ASSIGNMENT:
Line by line, copy the records below exactly.

MATERIAL PROVIDED:
<file path="src/rtl/iomem_pkg.sv">
// Shared widths, FSM state encoding and command word layout for the iomem initiator.
package iomem_pkg;

   localparam int IOMEM_ADDR_W = 32;
   localparam int IOMEM_DATA_W = 32;
   localparam int IOMEM_STRB_W = 4;

   typedef enum logic [1:0] {
      ST_IDLE = 2'd0,
      ST_REQ  = 2'd1,
      ST_RSP  = 2'd2
   } iomem_state_t;

   // 68-bit FIFO word: {wstrb, wdata, addr}
   typedef struct packed {
      logic [IOMEM_STRB_W-1:0] wstrb;
      logic [IOMEM_DATA_W-1:0] wdata;
      logic [IOMEM_ADDR_W-1:0] addr;
   } iomem_cmd_t;

endpackage

</file>
<file path="src/rtl/iomem_cmd_fifo.sv">
// Synchronous command FIFO; full/empty come from the registered count only,
// so a same-cycle pop never frees space for a push in that cycle.
module iomem_cmd_fifo
   import iomem_pkg::*;
#(
   parameter int DEPTH = 4
) (
   input  logic                     clk,
   input  logic                     reset,
   input  logic                     push,
   input  iomem_cmd_t               din,
   input  logic                     pop,
   output iomem_cmd_t               dout,
   output logic                     full,
   output logic                     empty,
   output logic [$clog2(DEPTH):0]   count
);

   localparam int AW = $clog2(DEPTH);
   localparam int CW = AW + 1;

   iomem_cmd_t      mem [DEPTH];
   logic [AW-1:0]   wptr;
   logic [AW-1:0]   rptr;
   logic            do_push;
   logic            do_pop;

   assign full    = (count == CW'(DEPTH));
   assign empty   = (count == '0);
   assign do_push = push && !full;
   assign do_pop  = pop && !empty;
   assign dout    = mem[rptr];

   always_ff @(posedge clk) begin
      if (reset) begin
         wptr  <= '0;
         rptr  <= '0;
         count <= '0;
      end else begin
         if (do_push) wptr <= wptr + 1'b1;
         if (do_pop)  rptr <= rptr + 1'b1;
         case ({do_push, do_pop})
            2'b10:   count <= count + 1'b1;
            2'b01:   count <= count - 1'b1;
            default: count <= count;
         endcase
      end
   end

   always_ff @(posedge clk) begin
      if (do_push) mem[wptr] <= din;
   end

endmodule

</file>
<file path="src/rtl/iomem_initiator.sv">
// PicoSoC iomem bus master: queued commands in, one bus access at a time, response out.
// Optional statistics counters enabled by defining IOMEM_INIT_STATS_EN.
module iomem_initiator
   import iomem_pkg::*;
#(
   parameter int CMD_DEPTH      = 4,
   parameter int TIMEOUT_CYCLES = 255
) (
   input  logic                    clk,
   input  logic                    reset,
   input  logic                    cmd_valid,
   output logic                    cmd_ready,
   input  logic [IOMEM_ADDR_W-1:0] cmd_addr,
   input  logic [IOMEM_DATA_W-1:0] cmd_wdata,
   input  logic [IOMEM_STRB_W-1:0] cmd_wstrb,
   output logic                    rsp_valid,
   input  logic                    rsp_ready,
   output logic [IOMEM_DATA_W-1:0] rsp_rdata,
   output logic                    rsp_err,
   output logic                    rsp_write,
   output logic                    iomem_valid,
   input  logic                    iomem_ready,
   output logic [IOMEM_STRB_W-1:0] iomem_wstrb,
   output logic [IOMEM_ADDR_W-1:0] iomem_addr,
   output logic [IOMEM_DATA_W-1:0] iomem_wdata,
   input  logic [IOMEM_DATA_W-1:0] iomem_rdata,
   output logic                    busy,
   output logic [15:0]             stat_done,
   output logic [15:0]             stat_tmo
);

   localparam logic [15:0] TMO_LAST = 16'(TIMEOUT_CYCLES - 1);

   iomem_state_t                  state;
   logic [15:0]                   tmo_cnt;
   iomem_cmd_t                    cmd_in;
   iomem_cmd_t                    head;
   logic                          fifo_full;
   logic                          fifo_empty;
   logic [$clog2(CMD_DEPTH):0]    fifo_count;
   logic                          pop;
   logic                          timeout_hit;
   logic                          rsp_hs;

   assign cmd_in      = '{wstrb: cmd_wstrb, wdata: cmd_wdata, addr: cmd_addr};
   assign cmd_ready   = !fifo_full;
   assign pop         = (state == ST_IDLE) && !fifo_empty;
   assign busy        = (state != ST_IDLE) || (fifo_count != '0);
   assign timeout_hit = (state == ST_REQ) && !iomem_ready && (tmo_cnt == TMO_LAST);
   assign rsp_hs      = (state == ST_RSP) && rsp_ready;

   iomem_cmd_fifo #(.DEPTH(CMD_DEPTH)) u_fifo (
      .clk   (clk),
      .reset (reset),
      .push  (cmd_valid),
      .din   (cmd_in),
      .pop   (pop),
      .dout  (head),
      .full  (fifo_full),
      .empty (fifo_empty),
      .count (fifo_count)
   );

   always_ff @(posedge clk) begin
      if (reset) begin
         state       <= ST_IDLE;
         tmo_cnt     <= '0;
         iomem_valid <= 1'b0;
         iomem_addr  <= '0;
         iomem_wdata <= '0;
         iomem_wstrb <= '0;
         rsp_valid   <= 1'b0;
         rsp_err     <= 1'b0;
         rsp_rdata   <= '0;
         rsp_write   <= 1'b0;
      end else begin
         case (state)
            ST_IDLE: begin
               if (!fifo_empty) begin
                  iomem_valid <= 1'b1;
                  iomem_addr  <= head.addr;
                  iomem_wdata <= head.wdata;
                  iomem_wstrb <= head.wstrb;
                  tmo_cnt     <= '0;
                  state       <= ST_REQ;
               end
            end
            ST_REQ: begin
               // ready takes priority over a timeout landing on the same edge
               if (iomem_ready) begin
                  rsp_rdata   <= (iomem_wstrb == '0) ? iomem_rdata : '0;
                  rsp_err     <= 1'b0;
                  rsp_write   <= |iomem_wstrb;
                  rsp_valid   <= 1'b1;
                  iomem_valid <= 1'b0;
                  state       <= ST_RSP;
               end else if (timeout_hit) begin
                  rsp_rdata   <= '0;
                  rsp_err     <= 1'b1;
                  rsp_write   <= |iomem_wstrb;
                  rsp_valid   <= 1'b1;
                  iomem_valid <= 1'b0;
                  state       <= ST_RSP;
               end else begin
                  tmo_cnt <= tmo_cnt + 1'b1;
               end
            end
            ST_RSP: begin
               if (rsp_ready) begin
                  rsp_valid <= 1'b0;
                  state     <= ST_IDLE;
               end
            end
            default: state <= ST_IDLE;
         endcase
      end
   end

`ifdef IOMEM_INIT_STATS_EN
   logic [15:0] done_q;
   logic [15:0] tmo_q;

   always_ff @(posedge clk) begin
      if (reset) begin
         done_q <= '0;
         tmo_q  <= '0;
      end else begin
         if (rsp_hs && done_q != 16'hFFFF)      done_q <= done_q + 1'b1;
         if (timeout_hit && tmo_q != 16'hFFFF)  tmo_q  <= tmo_q + 1'b1;
      end
   end

   assign stat_done = done_q;
   assign stat_tmo  = tmo_q;
`else
   logic unused_stats;
   assign unused_stats = rsp_hs;
   assign stat_done    = '0;
   assign stat_tmo     = '0;
`endif

endmodule

</file>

RESPONSE TO THE TASK:
<file path="src/rtl/iomem_pkg.sv">
// Shared widths, FSM state encoding and command word layout for the iomem initiator.
package iomem_pkg;

   localparam int IOMEM_ADDR_W = 32;
   localparam int IOMEM_DATA_W = 32;
   localparam int IOMEM_STRB_W = 4;

   typedef enum logic [1:0] {
      ST_IDLE = 2'd0,
      ST_REQ  = 2'd1,
      ST_RSP  = 2'd2
   } iomem_state_t;

   // 68-bit FIFO word: {wstrb, wdata, addr}
   typedef struct packed {
      logic [IOMEM_STRB_W-1:0] wstrb;
      logic [IOMEM_DATA_W-1:0] wdata;
      logic [IOMEM_ADDR_W-1:0] addr;
   } iomem_cmd_t;

endpackage

</file>
<file path="src/rtl/iomem_cmd_fifo.sv">
// Synchronous command FIFO; full/empty come from the registered count only,
// so a same-cycle pop never frees space for a push in that cycle.
module iomem_cmd_fifo
   import iomem_pkg::*;
#(
   parameter int DEPTH = 4
) (
   input  logic                     clk,
   input  logic                     reset,
   input  logic                     push,
   input  iomem_cmd_t               din,
   input  logic                     pop,
   output iomem_cmd_t               dout,
   output logic                     full,
   output logic                     empty,
   output logic [$clog2(DEPTH):0]   count
);

   localparam int AW = $clog2(DEPTH);
   localparam int CW = AW + 1;

   iomem_cmd_t      mem [DEPTH];
   logic [AW-1:0]   wptr;
   logic [AW-1:0]   rptr;
   logic            do_push;
   logic            do_pop;

   assign full    = (count == CW'(DEPTH));
   assign empty   = (count == '0);
   assign do_push = push && !full;
   assign do_pop  = pop && !empty;
   assign dout    = mem[rptr];

   always_ff @(posedge clk) begin
      if (reset) begin
         wptr  <= '0;
         rptr  <= '0;
         count <= '0;
      end else begin
         if (do_push) wptr <= wptr + 1'b1;
         if (do_pop)  rptr <= rptr + 1'b1;
         case ({do_push, do_pop})
            2'b10:   count <= count + 1'b1;
            2'b01:   count <= count - 1'b1;
            default: count <= count;
         endcase
      end
   end

   always_ff @(posedge clk) begin
      if (do_push) mem[wptr] <= din;
   end

endmodule

</file>
<file path="src/rtl/iomem_initiator.sv">
// PicoSoC iomem bus master: queued commands in, one bus access at a time, response out.
// Optional statistics counters enabled by defining IOMEM_INIT_STATS_EN.
module iomem_initiator
   import iomem_pkg::*;
#(
   parameter int CMD_DEPTH      = 4,
   parameter int TIMEOUT_CYCLES = 255
) (
   input  logic                    clk,
   input  logic                    reset,
   input  logic                    cmd_valid,
   output logic                    cmd_ready,
   input  logic [IOMEM_ADDR_W-1:0] cmd_addr,
   input  logic [IOMEM_DATA_W-1:0] cmd_wdata,
   input  logic [IOMEM_STRB_W-1:0] cmd_wstrb,
   output logic                    rsp_valid,
   input  logic                    rsp_ready,
   output logic [IOMEM_DATA_W-1:0] rsp_rdata,
   output logic                    rsp_err,
   output logic                    rsp_write,
   output logic                    iomem_valid,
   input  logic                    iomem_ready,
   output logic [IOMEM_STRB_W-1:0] iomem_wstrb,
   output logic [IOMEM_ADDR_W-1:0] iomem_addr,
   output logic [IOMEM_DATA_W-1:0] iomem_wdata,
   input  logic [IOMEM_DATA_W-1:0] iomem_rdata,
   output logic                    busy,
   output logic [15:0]             stat_done,
   output logic [15:0]             stat_tmo
);

   localparam logic [15:0] TMO_LAST = 16'(TIMEOUT_CYCLES - 1);

   iomem_state_t                  state;
   logic [15:0]                   tmo_cnt;
   iomem_cmd_t                    cmd_in;
   iomem_cmd_t                    head;
   logic                          fifo_full;
   logic                          fifo_empty;
   logic [$clog2(CMD_DEPTH):0]    fifo_count;
   logic                          pop;
   logic                          timeout_hit;
   logic                          rsp_hs;

   assign cmd_in      = '{wstrb: cmd_wstrb, wdata: cmd_wdata, addr: cmd_addr};
   assign cmd_ready   = !fifo_full;
   assign pop         = (state == ST_IDLE) && !fifo_empty;
   assign busy        = (state != ST_IDLE) || (fifo_count != '0);
   assign timeout_hit = (state == ST_REQ) && !iomem_ready && (tmo_cnt == TMO_LAST);
   assign rsp_hs      = (state == ST_RSP) && rsp_ready;

   iomem_cmd_fifo #(.DEPTH(CMD_DEPTH)) u_fifo (
      .clk   (clk),
      .reset (reset),
      .push  (cmd_valid),
      .din   (cmd_in),
      .pop   (pop),
      .dout  (head),
      .full  (fifo_full),
      .empty (fifo_empty),
      .count (fifo_count)
   );

   always_ff @(posedge clk) begin
      if (reset) begin
         state       <= ST_IDLE;
         tmo_cnt     <= '0;
         iomem_valid <= 1'b0;
         iomem_addr  <= '0;
         iomem_wdata <= '0;
         iomem_wstrb <= '0;
         rsp_valid   <= 1'b0;
         rsp_err     <= 1'b0;
         rsp_rdata   <= '0;
         rsp_write   <= 1'b0;
      end else begin
         case (state)
            ST_IDLE: begin
               if (!fifo_empty) begin
                  iomem_valid <= 1'b1;
                  iomem_addr  <= head.addr;
                  iomem_wdata <= head.wdata;
                  iomem_wstrb <= head.wstrb;
                  tmo_cnt     <= '0;
                  state       <= ST_REQ;
               end
            end
            ST_REQ: begin
               // ready takes priority over a timeout landing on the same edge
               if (iomem_ready) begin
                  rsp_rdata   <= (iomem_wstrb == '0) ? iomem_rdata : '0;
                  rsp_err     <= 1'b0;
                  rsp_write   <= |iomem_wstrb;
                  rsp_valid   <= 1'b1;
                  iomem_valid <= 1'b0;
                  state       <= ST_RSP;
               end else if (timeout_hit) begin
                  rsp_rdata   <= '0;
                  rsp_err     <= 1'b1;
                  rsp_write   <= |iomem_wstrb;
                  rsp_valid   <= 1'b1;
                  iomem_valid <= 1'b0;
                  state       <= ST_RSP;
               end else begin
                  tmo_cnt <= tmo_cnt + 1'b1;
               end
            end
            ST_RSP: begin
               if (rsp_ready) begin
                  rsp_valid <= 1'b0;
                  state     <= ST_IDLE;
               end
            end
            default: state <= ST_IDLE;
         endcase
      end
   end

`ifdef IOMEM_INIT_STATS_EN
   logic [15:0] done_q;
   logic [15:0] tmo_q;

   always_ff @(posedge clk) begin
      if (reset) begin
         done_q <= '0;
         tmo_q  <= '0;
      end else begin
         if (rsp_hs && done_q != 16'hFFFF)      done_q <= done_q + 1'b1;
         if (timeout_hit && tmo_q != 16'hFFFF)  tmo_q  <= tmo_q + 1'b1;
      end
   end

   assign stat_done = done_q;
   assign stat_tmo  = tmo_q;
`else
   logic unused_stats;
   assign unused_stats = rsp_hs;
   assign stat_done    = '0;
   assign stat_tmo     = '0;
`endif

endmodule

</file>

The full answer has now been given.